Override LocalTZA

Jonathan Adams pointlessjon at me.com
Wed Feb 20 08:03:21 PST 2013


Excellent points and ideas here. 

I do think it would be extremely valuable to enable the ability to override    any Date instance and don't think this is harmful.

Not sure how reasonable/unreasonable requiring tzdb for vendors but seems worth it. Dates are important. Exposing something like 

Date.setLocalTimezone('America/Los_Angeles') 
Date.getLocalTimezone()

and leaving existing Date APIs untouched as well as preventing the guaranteed problems of the natural inclination to pass static offsets seems perfect.

-Jon-

On Feb 20, 2013, at 7:03, Andrew Paprocki <andrew at ishiboo.com> wrote:

> On Wed, Feb 20, 2013 at 9:51 AM, Allen Wirfs-Brock <allen at wirfs-brock.com> wrote:
>> What would be the best way to expose the localTZA for you purposes?
> 
> Exposing localTZA at all would only lead to problems, IMO.
>  
>> class CST extends Date {
>>       get localTZA() {return -6*60*60*1000}
>> }
> 
> Timezones can not be referred to as static offsets. The only error-free way to deal with timezones is to store the string (e.g. "Asia/Tokyo") and use tzdb when performing conversion into another timezone (in this case, most likely into UTC). UTC offset is a linear function that needs the full datetime as input. Any other representation of it immediately introduces bugs.
>  
>> program.  What is the localTZA of those preexisting date instances.  Was it fixed when they were created or is the default localTZA potentially dynamically updated.  What would an application want to happen?
> 
> Precisely why you need to either store a fixed offset (fixed point in time -- and realize that is what you're doing) or you need to store the full timezone string (in the case of recurring events). Recurring events could not be hacked up with a localTZA modification.
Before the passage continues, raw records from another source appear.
`config.mk`:
```
export PLATFORM = sky130hd
export DESIGN_NAME = ice_basics
export DESIGN_NICKNAME = d
export VERILOG_FILES = /design/src/verilog/ice_pkg.sv /design/src/verilog/frame_rx.sv /design/src/verilog/cmd_ctrl.sv /design/src/verilog/param_regs.sv /design/src/verilog/resp_tx.sv /design/src/verilog/ice_basics.sv
export SDC_FILE = /design/constraint.sdc
export NUM_CORES = 1
export LEC_CHECK = 0
export BUFFER_PORTS_ARGS = -buffer_cell sky130_fd_sc_hd__buf_2
export CAP_MARGIN = 20
export CORE_AREA = 8 8 167 169
export CTS_BUF_LIST = sky130_fd_sc_hd__clkbuf_8 sky130_fd_sc_hd__clkbuf_16
export CTS_CLUSTER_SIZE = 24
export DETAILED_ROUTE_END_ITERATION = 6
export DIE_AREA = 0 0 175 177
export PLACE_DENSITY_LB_ADDON = 0.15
export SLEW_MARGIN = 0
export SYNTH_ARGS = -nofsm -noshare
export SYNTH_HDL_FRONTEND = slang
export SYNTH_SLANG_ARGS = --single-unit
```
`constraint.sdc`:
```
create_clock -name clk -period 3.4 [get_ports clk]
set_input_delay 0.68 -clock clk [delete_from_list [all_inputs] [get_ports clk]]
set_output_delay 0.68 -clock clk [all_outputs]
set_load 0.01 [all_outputs]
```
`src/verilog/ice_pkg.sv`:
```
package ice_pkg;

	// Stream and register widths
	localparam int BYTE_W = 8;
	localparam int GPIO_W = 24;
	localparam int PARAM_W = 24;

	// Reset values of the I2C settings
	localparam logic [BYTE_W-1:0] I2C_SPEED_RST = 8'h63;
	localparam logic [2*BYTE_W-1:0] I2C_ADDR_RST = 16'hFFFF;

	// Host command bytes, ASCII
	typedef enum logic [BYTE_W-1:0] {
		CMD_VERSION    = 8'h76,
		CMD_QUERY_I2C  = 8'h49,
		CMD_SET_I2C    = 8'h69,
		CMD_QUERY_GPIO = 8'h47,
		CMD_SET_GPIO   = 8'h67
	} cmd_e;

	// Register targets picked by the selector byte
	// Selector chars: c, a for I2C and l, d, i for GPIO
	typedef enum logic [2:0] {
		SEL_NONE,
		SEL_I2C_SPEED,
		SEL_I2C_ADDR,
		SEL_GPIO_LEVEL,
		SEL_GPIO_DIR,
		SEL_GPIO_INT
	} param_sel_e;

	// First byte of every response
	typedef enum logic [BYTE_W-1:0] {
		RESP_ACK = 8'h00,
		RESP_NAK = 8'h01
	} resp_code_e;

endpackage

```
`src/verilog/frame_rx.sv`:
```
module frame_rx import ice_pkg::*; (
	input  logic              clk,
	input  logic              rst,
	input  logic [BYTE_W-1:0] in_data,
	input  logic              in_valid,
	input  logic              in_frame,
	output cmd_e              cmd,
	output logic              cmd_valid,
	output logic [BYTE_W-1:0] eid,
	output logic [BYTE_W-1:0] pay_data,
	output logic              pay_valid,
	output logic              frame_end
);

	// Header positions: 0 command, 1 event ID, 2 length, 3 payload
	logic       frame_q;
	logic [1:0] pos;
	logic [1:0] cur_pos;
	logic       frame_start;
	logic       take;

	assign frame_start = in_frame && !frame_q;
	// First byte may arrive in the same cycle the frame opens
	assign cur_pos = frame_start ? 2'd0 : pos;
	assign take = in_valid && in_frame;

	always_ff @(posedge clk) begin
		if (rst) begin
			frame_q <= 1'b0;
			pos <= 2'd0;
			cmd_valid <= 1'b0;
			pay_valid <= 1'b0;
			frame_end <= 1'b0;
		end else begin
			frame_q <= in_frame;
			frame_end <= frame_q && !in_frame;
			cmd_valid <= take && (cur_pos == 2'd0);
			pay_valid <= take && (cur_pos == 2'd3);
			// Stays on payload until the next frame starts
			if (take && (cur_pos != 2'd3)) begin
				pos <= cur_pos + 2'd1;
			end else if (frame_start) begin
				pos <= 2'd0;
			end
		end
	end

	always_ff @(posedge clk) begin
		if (take) begin
			pay_data <= in_data;
			if (cur_pos == 2'd0) begin
				cmd <= cmd_e'(in_data);
			end
			// Held for the response of this frame
			if (cur_pos == 2'd1) begin
				eid <= in_data;
			end
		end
	end

endmodule

```
`src/verilog/cmd_ctrl.sv`:
```
module cmd_ctrl import ice_pkg::*; #(
	parameter logic [BYTE_W-1:0] VERSION_MAJOR = 8'h00,
	parameter logic [BYTE_W-1:0] VERSION_MINOR = 8'h04
) (
	input  logic               clk,
	input  logic               rst,
	input  cmd_e               cmd,
	input  logic               cmd_valid,
	input  logic [BYTE_W-1:0]  pay_data,
	input  logic               pay_valid,
	input  logic               frame_end,
	output param_sel_e         wr_sel,
	output logic [BYTE_W-1:0]  wr_data,
	output logic               wr_valid,
	output logic               commit,
	output param_sel_e         rd_sel,
	input  logic [PARAM_W-1:0] rd_word,
	output logic               start,
	output resp_code_e         code,
	output logic [PARAM_W-1:0] data_word,
	output logic [1:0]         data_count,
	input  logic               resp_last
);

	typedef enum logic [2:0] {
		IDLE,
		SELECT,
		VERSION_IN,
		WRITE,
		RESPOND,
		WAIT_RESP,
		COMMIT
	} state_e;

	localparam logic [PARAM_W-1:0] VERSION_WORD =
		{{(PARAM_W-2*BYTE_W){1'b0}}, VERSION_MAJOR, VERSION_MINOR};

	state_e              state;
	cmd_e                cmd_q;
	param_sel_e          sel_q;
	param_sel_e          dec_sel;
	logic [1:0]          dec_len;
	logic [1:0]          len_q;
	logic [1:0]          cnt;
	logic                nak_q;
	logic [2*BYTE_W-1:0] version_in;
	logic                is_query;
	logic                is_gpio_set;

	assign is_query = (cmd_q == CMD_QUERY_I2C) || (cmd_q == CMD_QUERY_GPIO);
	assign is_gpio_set = (cmd_q == CMD_SET_GPIO) && !nak_q;

	// Selector byte to target and byte count, per command family
	always_comb begin
		dec_sel = SEL_NONE;
		dec_len = 2'd0;
		case (cmd_q)
			CMD_QUERY_I2C, CMD_SET_I2C: begin
				if (pay_data == "c") begin
					dec_sel = SEL_I2C_SPEED;
					dec_len = 2'd1;
				end else if (pay_data == "a") begin
					dec_sel = SEL_I2C_ADDR;
					dec_len = 2'd2;
				end
			end
			CMD_QUERY_GPIO, CMD_SET_GPIO: begin
				dec_len = 2'd3;
				if (pay_data == "l") begin
					dec_sel = SEL_GPIO_LEVEL;
				end else if (pay_data == "d") begin
					dec_sel = SEL_GPIO_DIR;
				end else if (pay_data == "i") begin
					dec_sel = SEL_GPIO_INT;
				end
			end
			default: begin
				dec_sel = SEL_NONE;
			end
		endcase
	end

	always_ff @(posedge clk) begin
		if (rst) begin
			state <= IDLE;
			sel_q <= SEL_NONE;
			nak_q <= 1'b0;
			cnt <= 2'd0;
		end else begin
			case (state)
				IDLE: begin
					if (cmd_valid) begin
						nak_q <= 1'b0;
						cnt <= 2'd0;
						state <= (cmd == CMD_VERSION) ? VERSION_IN : SELECT;
					end
				end
				SELECT: begin
					if (frame_end) begin
						state <= IDLE;
					end else if (pay_valid) begin
						sel_q <= dec_sel;
						// Unknown command ends up here too
						if (dec_sel == SEL_NONE) begin
							nak_q <= 1'b1;
							state <= RESPOND;
						end else if (is_query) begin
							state <= RESPOND;
						end else begin
							state <= WRITE;
						end
					end
				end
				VERSION_IN: begin
					if (frame_end) begin
						state <= IDLE;
					end else if (pay_valid) begin
						cnt <= cnt + 2'd1;
						if (cnt == 2'd1) begin
							state <= RESPOND;
						end
					end
				end
				WRITE: begin
					if (frame_end) begin
						state <= IDLE;
					end else if (pay_valid) begin
						cnt <= cnt + 2'd1;
						if (cnt + 2'd1 == len_q) begin
							state <= RESPOND;
						end
					end
				end
				RESPOND: begin
					state <= WAIT_RESP;
				end
				WAIT_RESP: begin
					// GPIO values go live only once the ACK is out
					if (resp_last) begin
						state <= is_gpio_set ? COMMIT : IDLE;
					end
				end
				COMMIT: begin
					state <= IDLE;
				end
				default: begin
					state <= IDLE;
				end
			endcase
		end
	end

	always_ff @(posedge clk) begin
		if (state == IDLE && cmd_valid) begin
			cmd_q <= cmd;
		end
		if (state == SELECT && pay_valid) begin
			len_q <= dec_len;
		end
		if (state == VERSION_IN && pay_valid) begin
			version_in <= {version_in[BYTE_W-1:0], pay_data};
		end
	end

	assign wr_sel = sel_q;
	assign rd_sel = sel_q;
	assign wr_data = pay_data;
	assign wr_valid = (state == WRITE) && pay_valid && !frame_end;
	assign commit = (state == COMMIT);

	// Response fields, sampled by resp_tx while start is high
	always_comb begin
		start = (state == RESPOND);
		code = RESP_ACK;
		data_word = rd_word;
		data_count = 2'd0;
		if (nak_q) begin
			code = RESP_NAK;
		end else if (cmd_q == CMD_VERSION) begin
			data_word = VERSION_WORD;
			if (version_in != {VERSION_MAJOR, VERSION_MINOR}) begin
				code = RESP_NAK;
				data_count = 2'd2;
			end
		end else if (is_query) begin
			data_count = len_q;
		end
	end

endmodule

```
`src/verilog/param_regs.sv`:
```
module param_regs import ice_pkg::*; (
	input  logic                clk,
	input  logic                rst,
	input  param_sel_e          wr_sel,
	input  logic [BYTE_W-1:0]   wr_data,
	input  logic                wr_valid,
	input  logic                commit,
	input  param_sel_e          rd_sel,
	output logic [PARAM_W-1:0]  rd_word,
	input  logic [GPIO_W-1:0]   gpio_read,
	output logic [BYTE_W-1:0]   i2c_speed,
	output logic [2*BYTE_W-1:0] i2c_addr,
	output logic [GPIO_W-1:0]   gpio_level,
	output logic [GPIO_W-1:0]   gpio_direction,
	output logic [GPIO_W-1:0]   gpio_int_enable
);

	logic [GPIO_W-1:0] level_stage;
	logic [GPIO_W-1:0] dir_stage;
	logic [GPIO_W-1:0] int_stage;

	// Live registers
	always_ff @(posedge clk) begin
		if (rst) begin
			i2c_speed <= I2C_SPEED_RST;
			i2c_addr <= I2C_ADDR_RST;
			gpio_level <= '0;
			gpio_direction <= '0;
			gpio_int_enable <= '0;
		end else begin
			// I2C bytes land straight in the live value
			if (wr_valid) begin
				case (wr_sel)
					SEL_I2C_SPEED: i2c_speed <= wr_data;
					SEL_I2C_ADDR: i2c_addr <= {i2c_addr[BYTE_W-1:0], wr_data};
					default: ;
				endcase
			end
			if (commit) begin
				case (wr_sel)
					SEL_GPIO_LEVEL: gpio_level <= level_stage;
					SEL_GPIO_DIR: gpio_direction <= dir_stage;
					SEL_GPIO_INT: gpio_int_enable <= int_stage;
					default: ;
				endcase
			end
		end
	end

	// GPIO staging, MSB first
	always_ff @(posedge clk) begin
		if (wr_valid) begin
			case (wr_sel)
				SEL_GPIO_LEVEL: level_stage <= {level_stage[GPIO_W-BYTE_W-1:0], wr_data};
				SEL_GPIO_DIR: dir_stage <= {dir_stage[GPIO_W-BYTE_W-1:0], wr_data};
				SEL_GPIO_INT: int_stage <= {int_stage[GPIO_W-BYTE_W-1:0], wr_data};
				default: ;
			endcase
		end
	end

	// Right-aligned read word
	always_comb begin
		case (rd_sel)
			SEL_I2C_SPEED: rd_word = PARAM_W'(i2c_speed);
			SEL_I2C_ADDR: rd_word = PARAM_W'(i2c_addr);
			// Level query reports the sampled pins, not the output value
			SEL_GPIO_LEVEL: rd_word = PARAM_W'(gpio_read);
			SEL_GPIO_DIR: rd_word = PARAM_W'(gpio_direction);
			SEL_GPIO_INT: rd_word = PARAM_W'(gpio_int_enable);
			default: rd_word = '0;
		endcase
	end

endmodule

```
`src/verilog/resp_tx.sv`:
```
module resp_tx import ice_pkg::*; (
	input  logic               clk,
	input  logic               rst,
	input  logic               start,
	input  resp_code_e         code,
	input  logic [BYTE_W-1:0]  eid,
	input  logic [PARAM_W-1:0] data_word,
	input  logic [1:0]         data_count,
	output logic [BYTE_W-1:0]  resp_data,
	output logic               resp_valid,
	output logic               resp_last
);

	localparam int SH_W = 2*BYTE_W + PARAM_W;

	logic [SH_W-1:0]    shreg;
	logic [2:0]         remaining;
	logic [PARAM_W-1:0] aligned;

	// Move the used low bytes of data_word to the top
	assign aligned = data_word << (BYTE_W * (3 - int'(data_count)));

	always_ff @(posedge clk) begin
		if (rst) begin
			remaining <= 3'd0;
		end else if (start) begin
			remaining <= 3'd2 + {1'b0, data_count};
		end else if (remaining != 3'd0) begin
			remaining <= remaining - 3'd1;
		end
	end

	always_ff @(posedge clk) begin
		if (start) begin
			shreg <= {code, eid, aligned};
		end else if (remaining != 3'd0) begin
			shreg <= shreg << BYTE_W;
		end
	end

	// One byte per cycle from the top of the shift register
	assign resp_data = shreg[SH_W-1 -: BYTE_W];
	assign resp_valid = (remaining != 3'd0);
	assign resp_last = (remaining == 3'd1);

endmodule

```
`src/verilog/ice_basics.sv`:
```
module ice_basics import ice_pkg::*; #(
	parameter logic [BYTE_W-1:0] VERSION_MAJOR = 8'h00,
	parameter logic [BYTE_W-1:0] VERSION_MINOR = 8'h04
) (
	input  logic                clk,
	input  logic                rst,
	input  logic [BYTE_W-1:0]   in_data,
	input  logic                in_valid,
	input  logic                in_frame,
	input  logic [GPIO_W-1:0]   gpio_read,
	output logic [BYTE_W-1:0]   resp_data,
	output logic                resp_valid,
	output logic                resp_last,
	output logic [BYTE_W-1:0]   i2c_speed,
	output logic [2*BYTE_W-1:0] i2c_addr,
	output logic [GPIO_W-1:0]   gpio_level,
	output logic [GPIO_W-1:0]   gpio_direction,
	output logic [GPIO_W-1:0]   gpio_int_enable
);

	cmd_e               cmd;
	logic               cmd_valid;
	logic [BYTE_W-1:0]  eid;
	logic [BYTE_W-1:0]  pay_data;
	logic               pay_valid;
	logic               frame_end;
	param_sel_e         wr_sel;
	logic [BYTE_W-1:0]  wr_data;
	logic               wr_valid;
	logic               commit;
	param_sel_e         rd_sel;
	logic [PARAM_W-1:0] rd_word;
	logic               start;
	resp_code_e         code;
	logic [PARAM_W-1:0] data_word;
	logic [1:0]         data_count;

	frame_rx u_frame_rx (
		.clk(clk),
		.rst(rst),
		.in_data(in_data),
		.in_valid(in_valid),
		.in_frame(in_frame),
		.cmd(cmd),
		.cmd_valid(cmd_valid),
		.eid(eid),
		.pay_data(pay_data),
		.pay_valid(pay_valid),
		.frame_end(frame_end)
	);

	cmd_ctrl #(
		.VERSION_MAJOR(VERSION_MAJOR),
		.VERSION_MINOR(VERSION_MINOR)
	) u_cmd_ctrl (
		.clk(clk),
		.rst(rst),
		.cmd(cmd),
		.cmd_valid(cmd_valid),
		.pay_data(pay_data),
		.pay_valid(pay_valid),
		.frame_end(frame_end),
		.wr_sel(wr_sel),
		.wr_data(wr_data),
		.wr_valid(wr_valid),
		.commit(commit),
		.rd_sel(rd_sel),
		.rd_word(rd_word),
		.start(start),
		.code(code),
		.data_word(data_word),
		.data_count(data_count),
		.resp_last(resp_last)
	);

	param_regs u_param_regs (
		.clk(clk),
		.rst(rst),
		.wr_sel(wr_sel),
		.wr_data(wr_data),
		.wr_valid(wr_valid),
		.commit(commit),
		.rd_sel(rd_sel),
		.rd_word(rd_word),
		.gpio_read(gpio_read),
		.i2c_speed(i2c_speed),
		.i2c_addr(i2c_addr),
		.gpio_level(gpio_level),
		.gpio_direction(gpio_direction),
		.gpio_int_enable(gpio_int_enable)
	);

	resp_tx u_resp_tx (
		.clk(clk),
		.rst(rst),
		.start(start),
		.code(code),
		.eid(eid),
		.data_word(data_word),
		.data_count(data_count),
		.resp_data(resp_data),
		.resp_valid(resp_valid),
		.resp_last(resp_last)
	);

endmodule

```
==> results.toml <==
[grt]
top_usage_layer = "met2"
grt_pass1_wl_um = 47200
grt_use_met1 = 0.257
antenna_found_initial = 0
use_met2 = 0.318
grt-ovfl-total = 0
met3_usage = 0.0446
grt_use_total = 0.196
grt_max_degree = 59
grt_pass1_vias = 7911

[die]
die_area_mm2 = 0.0310
die_y_um = 177
fp.dieW_um = 175
initial_core_util = 0.439
core_area_mm2 = 0.0255
ios = 142
fp-row-count = 59

[logic_synthesis]
synth_ff_type = "edfxtp_1"
synth_cell_types = 76
synthArstFlopShare = 0
synth_cells = 999
ys_seq_elements = 276
synth_warnings = 0
synth_nets = 1042
synth.avg_cell_area_um2 = 11.2
seq_area_frac_synth = 0.638
synth_edf_count = 162
syn_area_mm2 = 0.0112

[clock_network]
numCtsBuffers = 29
cts.clk_slew.worst_paths_ns = 0.06
postCtsResizedCells = 0
cts_tree = "yes"
clk_latency_ns = 0.55
root_buffer = "clkbuf_16"
cts_buffer_depth = 3
post_cts_buffers = 0
clock_sink_count = 276
ctsHoldBuffers = 0
ctsHtreeMaxLevel = 1

[route]
vias = 8161
drc = 0
avgRoutedWirePerCell_um = 21.1
ant_nets = 0
vias_per_cell = 5.50
drt-initial-drc-count = 583
wl_um = 31300
first_pass_iters = 5

[place]
hpwl_um = 21600
gp_congestion = 0.920
port_buffers = 141

[min_path]
whs_endpoint = "u_frame_rx.cmd[2]"
holdPathStages = 1
hold_start = "in_data[2]"
worstHoldPathType = "in -> reg"

[power_and_ir_drop]
p_seq_frac = 0.520
p_leak_uw = 0.00492
power_switching_uw = 1850
clockPowerShare = 0.392
power_density_mw_per_mm2 = 598
switching_share = 0.235
p_int_uw = 6020
ir_drop_uv = 378
pwr-share-comb = 0.088

[finish]
antenna_cells = 0
nets = 1168
drive_gt1_frac = 0.210
nFillCells = 2338
fin_util = 0.516
area_growth_pct = 17.5

[worst_setup_path]
critPathCaptureType = "register"
max_stage_delay_ns = 0.77
worst_path_max_delay_cell = "dfxtp_1"
critPathKind = "reg -> reg"
crit_arrival_ns = 3.01
crit_required_ns = 3.78
r2r_cells = 6
critical-path-top-delay-family = "simple AND/OR/NAND/NOR gates"
cp.buffers_inverters = 1
crit_path_start_kind = "register"
r2r_start = "u_cmd_ctrl.rd_sel[2]"
path_max_fanout = 22
path_depth = 6
r2r_end = "u_resp_tx.shreg[10]"
path_cells = "nor2b_1 -> buf_4 -> o21ba_1 -> or2_1 -> or3_1 -> o211ai_2"
rrSetupSlack_ns = 0.77

[sta]
final.setup_skew_ns = 0.0278
setup_viol = 0
tightest_slew_ns = 0.979
drv_slew = 0
relSlewSlack = 0.345
fmax_ghz = 0.380
hold_viol_final = 0
rsz0062_at_grt = "no"
finalCritPeriodShare = 0.775
setup_total_negative_slack_ns = 0
min_period_ns = 2.63

[run]
cap_violations = 0

[status]
status = "complete, no violations"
If a recurring meeting occurs at 4pm every day in NY, "America/New_York" will needed to be used to compute that in other timezones to avoid errors. Also, you don't even need to get on a plane and fly. For example, if you live in the Middle East, you are in the middle of a work day when the US EST/EDT shifts happen. If you're referring to NY datetimes and using a fixed or precomputed offset instead of treating the conversion as a linear function, there will be errors.